Collected data:
************
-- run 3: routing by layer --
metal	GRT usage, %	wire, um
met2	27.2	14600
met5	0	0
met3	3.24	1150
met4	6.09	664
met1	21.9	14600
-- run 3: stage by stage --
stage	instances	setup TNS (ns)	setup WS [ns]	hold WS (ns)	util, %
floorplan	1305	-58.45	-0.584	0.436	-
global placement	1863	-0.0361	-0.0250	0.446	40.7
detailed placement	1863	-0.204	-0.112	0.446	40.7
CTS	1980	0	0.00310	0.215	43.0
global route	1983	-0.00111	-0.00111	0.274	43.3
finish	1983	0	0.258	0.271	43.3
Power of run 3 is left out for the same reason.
**src/design/mer_pkg.sv**
```systemverilog
// ----------------------------------------------------------------------------
// mer_pkg: shared types for the midpoint ellipse rasterizer
// Defaults, datapath command codes and the controller/datapath interface.
// ----------------------------------------------------------------------------
package mer_pkg;

    // default coordinate width
    localparam int COORD_WIDTH_DEF = 12;

    // multiplier operand pair select
    typedef enum logic [3:0] {
        MUL_AA,       // semi_a * semi_a
        MUL_BB,       // semi_b * semi_b
        MUL_A2_B,     // a^2 * semi_b
        MUL_B2_X1,    // b^2 * (x+1)
        MUL_A2_2Y1,   // a^2 * (2y-1)
        MUL_B2_2X3,   // b^2 * (2x+3)
        MUL_A2_Y,     // a^2 * y
        MUL_HX_HX,    // (2x+1)^2
        MUL_YM_YM,    // (y-1)^2
        MUL_B2_T,     // b^2 * temp
        MUL_A2_DEC,   // a^2 * decision
        MUL_A2_B2     // a^2 * b^2
    } mul_sel_t;

    // register writeback select, uses the product from the previous cycle
    typedef enum logic [3:0] {
        WB_NONE,
        WB_LOAD,      // take corners from the input word
        WB_A2,
        WB_B2,
        WB_D1,        // initial region 1 decision
        WB_T_LHS,     // temp = 2*prod
        WB_T_TX,      // temp = 4*prod
        WB_R1_UPD,    // region 1 iteration
        WB_T_PROD,    // temp = prod
        WB_DEC_PROD,  // decision = prod
        WB_T_ACC,     // temp += 4*prod
        WB_D2,        // decision = temp - 4*prod
        WB_T_8,       // temp = 8*prod
        WB_R2_UPD     // region 2 iteration
    } wb_sel_t;

    // controller to datapath
    typedef struct packed {
        mul_sel_t    mul_sel;
        wb_sel_t     wb_sel;
        logic        pt_load;
        logic [1:0]  pt_idx;
    } dp_cmd_t;

    // datapath to controller
    typedef struct packed {
        logic lhs_lt;   // region 1 slope test: temp < prod
        logic y_zero;   // pos_y == 0
    } dp_status_t;

endpackage

```
**src/design/mer_ctrl.sv**
```systemverilog
// ----------------------------------------------------------------------------
// mer_ctrl: sequencer for the ellipse rasterizer
// Steps the shared multiplier through load, region 1, region switch and
// region 2 sequences, tracks the drawing phase and paces the four-point run.
// ----------------------------------------------------------------------------
module mer_ctrl (
    input  logic                 aclk,
    input  logic                 aresetn,
    input  logic                 s_tvalid,
    output logic                 s_tready,
    input  logic                 op_step,
    output logic                 m_tvalid,
    input  logic                 m_tready,
    output mer_pkg::dp_cmd_t     cmd,
    input  mer_pkg::dp_status_t  status
);
    import mer_pkg::*;

    typedef enum logic [4:0] {
        ST_IDLE,
        ST_L1, ST_L2, ST_L3, ST_L4,
        ST_S1, ST_S2, ST_S3, ST_S4, ST_S5,
        ST_W4, ST_W5, ST_W6, ST_W7, ST_W8,
        ST_R0, ST_R1, ST_R2,
        ST_PT0, ST_EMIT
    } state_t;

    typedef enum logic [1:0] {
        PH_IDLE, PH_R1, PH_R2, PH_DONE
    } phase_t;

    state_t      state_reg;
    phase_t      phase_reg;
    logic        m_tvalid_reg;
    logic [1:0]  beat_reg;

    assign s_tready = (state_reg == ST_IDLE);
    assign m_tvalid = m_tvalid_reg;

    // command decode
    always_comb begin
        cmd.mul_sel = MUL_AA;
        cmd.wb_sel  = WB_NONE;
        cmd.pt_load = 1'b0;
        cmd.pt_idx  = 2'd0;
        case (state_reg)
            ST_IDLE: begin
                if (s_tvalid && !op_step) begin
                    cmd.wb_sel = WB_LOAD;
                end
            end
            ST_L1: cmd.mul_sel = MUL_AA;
            ST_L2: begin
                cmd.wb_sel  = WB_A2;
                cmd.mul_sel = MUL_BB;
            end
            ST_L3: begin
                cmd.wb_sel  = WB_B2;
                cmd.mul_sel = MUL_A2_B;
            end
            ST_L4: cmd.wb_sel = WB_D1;
            ST_S1: cmd.mul_sel = MUL_B2_X1;
            ST_S2: begin
                cmd.wb_sel  = WB_T_LHS;
                cmd.mul_sel = MUL_A2_2Y1;
            end
            ST_S3: cmd.mul_sel = status.lhs_lt ? MUL_B2_2X3 : MUL_HX_HX;
            ST_S4: begin
                cmd.wb_sel  = WB_T_TX;
                cmd.mul_sel = MUL_A2_Y;
            end
            ST_S5: cmd.wb_sel = WB_R1_UPD;
            ST_W4: begin
                cmd.wb_sel  = WB_T_PROD;
                cmd.mul_sel = MUL_YM_YM;
            end
            ST_W5: begin
                cmd.wb_sel  = WB_DEC_PROD;
                cmd.mul_sel = MUL_B2_T;
            end
            ST_W6: begin
                cmd.wb_sel  = WB_T_PROD;
                cmd.mul_sel = MUL_A2_DEC;
            end
            ST_W7: begin
                cmd.wb_sel  = WB_T_ACC;
                cmd.mul_sel = MUL_A2_B2;
            end
            ST_W8: cmd.wb_sel = WB_D2;
            ST_R0: cmd.mul_sel = MUL_B2_X1;
            ST_R1: begin
                cmd.wb_sel  = WB_T_8;
                cmd.mul_sel = MUL_A2_Y;
            end
            ST_R2: cmd.wb_sel = WB_R2_UPD;
            ST_PT0: begin
                cmd.pt_load = 1'b1;
                cmd.pt_idx  = 2'd0;
            end
            ST_EMIT: begin
                cmd.pt_load = m_tready && (beat_reg != 2'd3);
                cmd.pt_idx  = beat_reg + 2'd1;
            end
            default: ;
        endcase
    end

    // state, phase and output handshake
    always_ff @(posedge aclk) begin
        if (!aresetn) begin
            state_reg    <= ST_IDLE;
            phase_reg    <= PH_IDLE;
            m_tvalid_reg <= 1'b0;
            beat_reg     <= 2'd0;
        end else begin
            case (state_reg)
                ST_IDLE: begin
                    if (s_tvalid) begin
                        if (!op_step) begin
                            state_reg <= ST_L1;
                        end else if (phase_reg == PH_R1) begin
                            state_reg <= ST_S1;
                        end else if (phase_reg == PH_R2) begin
                            state_reg <= ST_R0;
                        end
                    end
                end
                ST_L1: state_reg <= ST_L2;
                ST_L2: state_reg <= ST_L3;
                ST_L3: state_reg <= ST_L4;
                ST_L4: begin
                    phase_reg <= PH_R1;
                    state_reg <= ST_PT0;
                end
                ST_S1: state_reg <= ST_S2;
                ST_S2: state_reg <= ST_S3;
                ST_S3: state_reg <= status.lhs_lt ? ST_S4 : ST_W4;
                ST_S4: state_reg <= ST_S5;
                ST_S5: state_reg <= ST_PT0;
                ST_W4: state_reg <= ST_W5;
                ST_W5: state_reg <= ST_W6;
                ST_W6: state_reg <= ST_W7;
                ST_W7: state_reg <= ST_W8;
                ST_W8: begin
                    phase_reg <= PH_R2;
                    state_reg <= ST_R0;
                end
                ST_R0: state_reg <= ST_R1;
                ST_R1: state_reg <= ST_R2;
                ST_R2: state_reg <= ST_PT0;
                ST_PT0: begin
                    // y reaching zero closes the ellipse
                    if (status.y_zero) begin
                        phase_reg <= PH_DONE;
                    end
                    m_tvalid_reg <= 1'b1;
                    beat_reg     <= 2'd0;
                    state_reg    <= ST_EMIT;
                end
                ST_EMIT: begin
                    if (m_tready) begin
                        if (beat_reg == 2'd3) begin
                            m_tvalid_reg <= 1'b0;
                            state_reg    <= ST_IDLE;
                        end else begin
                            beat_reg <= beat_reg + 2'd1;
                        end
                    end
                end
                default: state_reg <= ST_IDLE;
            endcase
        end
    end

endmodule

```
**src/design/mer_datapath.sv**
```systemverilog
// ----------------------------------------------------------------------------
// mer_datapath: ellipse geometry registers and shared multiplier
// One registered multiplier feeds a writeback stage that updates the
// squares, the scaled decision and the position; a point register holds
// the word on the output channel.
// ----------------------------------------------------------------------------
module mer_datapath #(
    parameter int COORD_WIDTH = mer_pkg::COORD_WIDTH_DEF
) (
    input  logic                      aclk,
    input  logic [4*COORD_WIDTH-1:0]  corners,
    input  mer_pkg::dp_cmd_t          cmd,
    output mer_pkg::dp_status_t       status,
    output logic [COORD_WIDTH-1:0]    point_x,
    output logic [COORD_WIDTH-1:0]    point_y,
    output logic                      point_last,
    output logic                      point_done
);
    import mer_pkg::*;

    localparam int CW  = COORD_WIDTH;
    localparam int SW  = CW - 1;          // semi-axis and position
    localparam int SQW = 2 * SW;          // squares
    localparam int MBW = 2 * CW;          // multiplier operand B
    localparam int PRW = SQW + MBW;       // product
    localparam int DW  = 4 * SW + 6;      // scaled decision

    logic [CW-1:0]   center_x_reg, center_x_next;
    logic [CW-1:0]   center_y_reg, center_y_next;
    logic [SW-1:0]   semi_a_reg, semi_a_next;
    logic [SW-1:0]   semi_b_reg, semi_b_next;
    logic [SQW-1:0]  a_sq_reg, a_sq_next;
    logic [SQW-1:0]  b_sq_reg, b_sq_next;
    logic [SW-1:0]   pos_x_reg, pos_x_next;
    logic [SW-1:0]   pos_y_reg, pos_y_next;
    logic [DW-1:0]   dec_reg, dec_next;
    logic [DW-1:0]   tmp_reg, tmp_next;
    logic [PRW-1:0]  prod_reg, prod_next;
    logic [CW-1:0]   pt_x_reg, pt_x_next;
    logic [CW-1:0]   pt_y_reg, pt_y_next;
    logic            pt_last_reg, pt_last_next;
    logic            pt_done_reg, pt_done_next;

    // corner fields
    logic [CW-1:0] x1, y1, x2, y2;
    logic [CW:0]   sum_x, sum_y;
    logic [CW-1:0] dif_x, dif_y;

    assign x1 = corners[CW-1:0];
    assign y1 = corners[2*CW-1:CW];
    assign x2 = corners[3*CW-1:2*CW];
    assign y2 = corners[4*CW-1:3*CW];
    assign sum_x = {1'b0, x1} + {1'b0, x2};
    assign sum_y = {1'b0, y1} + {1'b0, y2};
    assign dif_x = (x1 > x2) ? (x1 - x2) : (x2 - x1);
    assign dif_y = (y1 > y2) ? (y1 - y2) : (y2 - y1);

    // multiplier operands
    logic [CW-1:0]   x_p1, y2_m1, hx;
    logic [CW:0]     x2_p3;
    logic [SW-1:0]   y_m1;
    logic [SQW-1:0]  op_a;
    logic [MBW-1:0]  op_b;

    assign x_p1  = {1'b0, pos_x_reg} + CW'(1);
    assign y2_m1 = {pos_y_reg, 1'b0} - CW'(1);
    assign hx    = {pos_x_reg, 1'b1};
    assign x2_p3 = {1'b0, pos_x_reg, 1'b0} + (CW+1)'(3);
    assign y_m1  = pos_y_reg - SW'(1);

    always_comb begin
        op_a = SQW'(semi_a_reg);
        op_b = MBW'(semi_a_reg);
        case (cmd.mul_sel)
            MUL_AA: begin
                op_a = SQW'(semi_a_reg);
                op_b = MBW'(semi_a_reg);
            end
            MUL_BB: begin
                op_a = SQW'(semi_b_reg);
                op_b = MBW'(semi_b_reg);
            end
            MUL_A2_B: begin
                op_a = a_sq_reg;
                op_b = MBW'(semi_b_reg);
            end
            MUL_B2_X1: begin
                op_a = b_sq_reg;
                op_b = MBW'(x_p1);
            end
            MUL_A2_2Y1: begin
                op_a = a_sq_reg;
                op_b = MBW'(y2_m1);
            end
            MUL_B2_2X3: begin
                op_a = b_sq_reg;
                op_b = MBW'(x2_p3);
            end
            MUL_A2_Y: begin
                op_a = a_sq_reg;
                op_b = MBW'(pos_y_reg);
            end
            MUL_HX_HX: begin
                op_a = SQW'(hx);
                op_b = MBW'(hx);
            end
            MUL_YM_YM: begin
                op_a = SQW'(y_m1);
                op_b = MBW'(y_m1);
            end
            MUL_B2_T: begin
                op_a = b_sq_reg;
                op_b = tmp_reg[MBW-1:0];
            end
            MUL_A2_DEC: begin
                op_a = a_sq_reg;
                op_b = dec_reg[MBW-1:0];
            end
            MUL_A2_B2: begin
                op_a = a_sq_reg;
                op_b = MBW'(b_sq_reg);
            end
            default: ;
        endcase
    end

    assign prod_next = PRW'(op_a) * PRW'(op_b);

    // widened operands for the decision adders
    logic [DW-1:0] prod_ext, a2_ext, b2_ext, ty;

    assign prod_ext = DW'(prod_reg);
    assign a2_ext   = DW'(a_sq_reg);
    assign b2_ext   = DW'(b_sq_reg);
    // 4a^2(3-2y), product holds a^2*y
    assign ty       = (a2_ext << 3) + (a2_ext << 2) - (prod_ext << 3);

    // writeback
    always_comb begin
        center_x_next = center_x_reg;
        center_y_next = center_y_reg;
        semi_a_next   = semi_a_reg;
        semi_b_next   = semi_b_reg;
        a_sq_next     = a_sq_reg;
        b_sq_next     = b_sq_reg;
        pos_x_next    = pos_x_reg;
        pos_y_next    = pos_y_reg;
        dec_next      = dec_reg;
        tmp_next      = tmp_reg;
        case (cmd.wb_sel)
            WB_NONE: ;
            WB_LOAD: begin
                center_x_next = sum_x[CW:1];
                center_y_next = sum_y[CW:1];
                semi_a_next   = dif_x[CW-1:1];
                semi_b_next   = dif_y[CW-1:1];
                pos_x_next    = '0;
                pos_y_next    = dif_y[CW-1:1];
            end
            WB_A2: a_sq_next = prod_reg[SQW-1:0];
            WB_B2: b_sq_next = prod_reg[SQW-1:0];
            // 4b^2 + a^2 - 4a^2 b
            WB_D1: dec_next = (b2_ext << 2) + a2_ext - (prod_ext << 2);
            WB_T_LHS: tmp_next = prod_ext << 1;
            WB_T_TX: tmp_next = prod_ext << 2;
            WB_R1_UPD: begin
                if (dec_reg[DW-1]) begin
                    dec_next = dec_reg + tmp_reg;
                end else begin
                    dec_next   = dec_reg + tmp_reg + (a2_ext << 3) - (prod_ext << 3);
                    pos_y_next = pos_y_reg - SW'(1);
                end
                pos_x_next = pos_x_reg + SW'(1);
            end
            WB_T_PROD: tmp_next = prod_ext;
            WB_DEC_PROD: dec_next = prod_ext;
            WB_T_ACC: tmp_next = tmp_reg + (prod_ext << 2);
            WB_D2: dec_next = tmp_reg - (prod_ext << 2);
            WB_T_8: tmp_next = prod_ext << 3;
            WB_R2_UPD: begin
                if (dec_reg[DW-1]) begin
                    dec_next   = dec_reg + tmp_reg + ty;
                    pos_x_next = pos_x_reg + SW'(1);
                end else begin
                    dec_next = dec_reg + ty;
                end
                pos_y_next = pos_y_reg - SW'(1);
            end
            default: ;
        endcase
    end

    // mirrored point: idx bit 0 negates x, bit 1 negates y
    always_comb begin
        pt_x_next    = pt_x_reg;
        pt_y_next    = pt_y_reg;
        pt_last_next = pt_last_reg;
        pt_done_next = pt_done_reg;
        if (cmd.pt_load) begin
            pt_x_next    = cmd.pt_idx[0] ? (center_x_reg - CW'(pos_x_reg))
                                         : (center_x_reg + CW'(pos_x_reg));
            pt_y_next    = cmd.pt_idx[1] ? (center_y_reg - CW'(pos_y_reg))
                                         : (center_y_reg + CW'(pos_y_reg));
            pt_last_next = (cmd.pt_idx == 2'd3);
            pt_done_next = (pos_y_reg == '0);
        end
    end

    always_ff @(posedge aclk) begin
        center_x_reg <= center_x_next;
        center_y_reg <= center_y_next;
        semi_a_reg   <= semi_a_next;
        semi_b_reg   <= semi_b_next;
        a_sq_reg     <= a_sq_next;
        b_sq_reg     <= b_sq_next;
        pos_x_reg    <= pos_x_next;
        pos_y_reg    <= pos_y_next;
        dec_reg      <= dec_next;
        tmp_reg      <= tmp_next;
        prod_reg     <= prod_next;
        pt_x_reg     <= pt_x_next;
        pt_y_reg     <= pt_y_next;
        pt_last_reg  <= pt_last_next;
        pt_done_reg  <= pt_done_next;
    end

    assign status.lhs_lt = (tmp_reg < prod_ext);
    assign status.y_zero = (pos_y_reg == '0);

    assign point_x    = pt_x_reg;
    assign point_y    = pt_y_reg;
    assign point_last = pt_last_reg;
    assign point_done = pt_done_reg;

endmodule

```
**src/design/midpoint_ellipse_rasterizer.sv**
```systemverilog
// ----------------------------------------------------------------------------
// midpoint_ellipse_rasterizer: midpoint ellipse point generator
// Loads an ellipse from two bounding-box corners and emits four mirrored
// points per midpoint iteration.
//
//   channel  | direction | tdata                            | tuser | tlast
//   ---------+-----------+----------------------------------+-------+-----------
//   s_       | in        | corner1 x,y, corner2 x,y         | op    | -
//   m_       | out       | point x,y                        | done  | 4th point
//
// Load: accept, a multiply/writeback sequence, a point load, then 4 output words.
// Region 1 step: accept, region 1 sequence, point load, 4 words; a switch step runs the
// slope test, region switch and region 2 sequences; region 2 step: region 2 sequence.
// Every sequence steps through the single shared multiplier, one product per cycle.
// A step while idle or done is accepted and gives no words.
// Output stalls hold the current word; no input is taken until the fourth word
// has gone. Reset is synchronous, active low, and needs no clearing pass.
// ----------------------------------------------------------------------------
module midpoint_ellipse_rasterizer #(
    parameter int COORD_WIDTH = mer_pkg::COORD_WIDTH_DEF,
    localparam int IN_TW  = ((4 * COORD_WIDTH + 7) / 8) * 8,
    localparam int OUT_TW = ((2 * COORD_WIDTH + 7) / 8) * 8
) (
    input  logic               aclk,
    input  logic               aresetn,
    input  logic               s_tvalid,
    output logic               s_tready,
    // corner1_x, corner1_y, corner2_x, corner2_y
    input  logic [IN_TW-1:0]   s_tdata,
    // op
    input  logic [0:0]         s_tuser,
    output logic               m_tvalid,
    input  logic               m_tready,
    // point_x, point_y
    output logic [OUT_TW-1:0]  m_tdata,
    output logic               m_tlast,
    // done_res
    output logic [0:0]         m_tuser
);
    import mer_pkg::*;

    dp_cmd_t                 cmd;
    dp_status_t              status;
    logic [COORD_WIDTH-1:0]  point_x;
    logic [COORD_WIDTH-1:0]  point_y;
    logic                    point_last;
    logic                    point_done;

    mer_ctrl u_ctrl (
        .aclk     (aclk),
        .aresetn  (aresetn),
        .s_tvalid (s_tvalid),
        .s_tready (s_tready),
        .op_step  (s_tuser[0]),
        .m_tvalid (m_tvalid),
        .m_tready (m_tready),
        .cmd      (cmd),
        .status   (status)
    );

    mer_datapath #(
        .COORD_WIDTH (COORD_WIDTH)
    ) u_datapath (
        .aclk       (aclk),
        .corners    (s_tdata[4*COORD_WIDTH-1:0]),
        .cmd        (cmd),
        .status     (status),
        .point_x    (point_x),
        .point_y    (point_y),
        .point_last (point_last),
        .point_done (point_done)
    );

    assign m_tdata    = OUT_TW'({point_y, point_x});
    assign m_tlast    = point_last;
    assign m_tuser[0] = point_done;

`ifndef SYNTH
    // no new word is taken while a run is on the output
    a_no_accept_in_run: assert property (@(posedge aclk) disable iff (!aresetn)
        m_tvalid |-> !s_tready)
        else $error("input accepted during output run");

    // the fourth word ends the run
    a_run_ends: assert property (@(posedge aclk) disable iff (!aresetn)
        (m_tvalid && m_tready && m_tlast) |=> !m_tvalid)
        else $error("output valid after last word");

    // a load always goes to the multiply sequence
    a_load_busy: assert property (@(posedge aclk) disable iff (!aresetn)
        (s_tvalid && s_tready && !s_tuser[0]) |=> (!s_tready && !m_tvalid))
        else $error("load did not start the setup sequence");
`endif

endmodule
```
************
EXERCISE REQUIREMENTS: Which lines above contain the word "stage"? List them.

EXERCISE RESPONSE:
-- run 3: stage by stage --
stage	instances	setup TNS (ns)	setup WS [ns]	hold WS (ns)	util, %
// One registered multiplier feeds a writeback stage that updates the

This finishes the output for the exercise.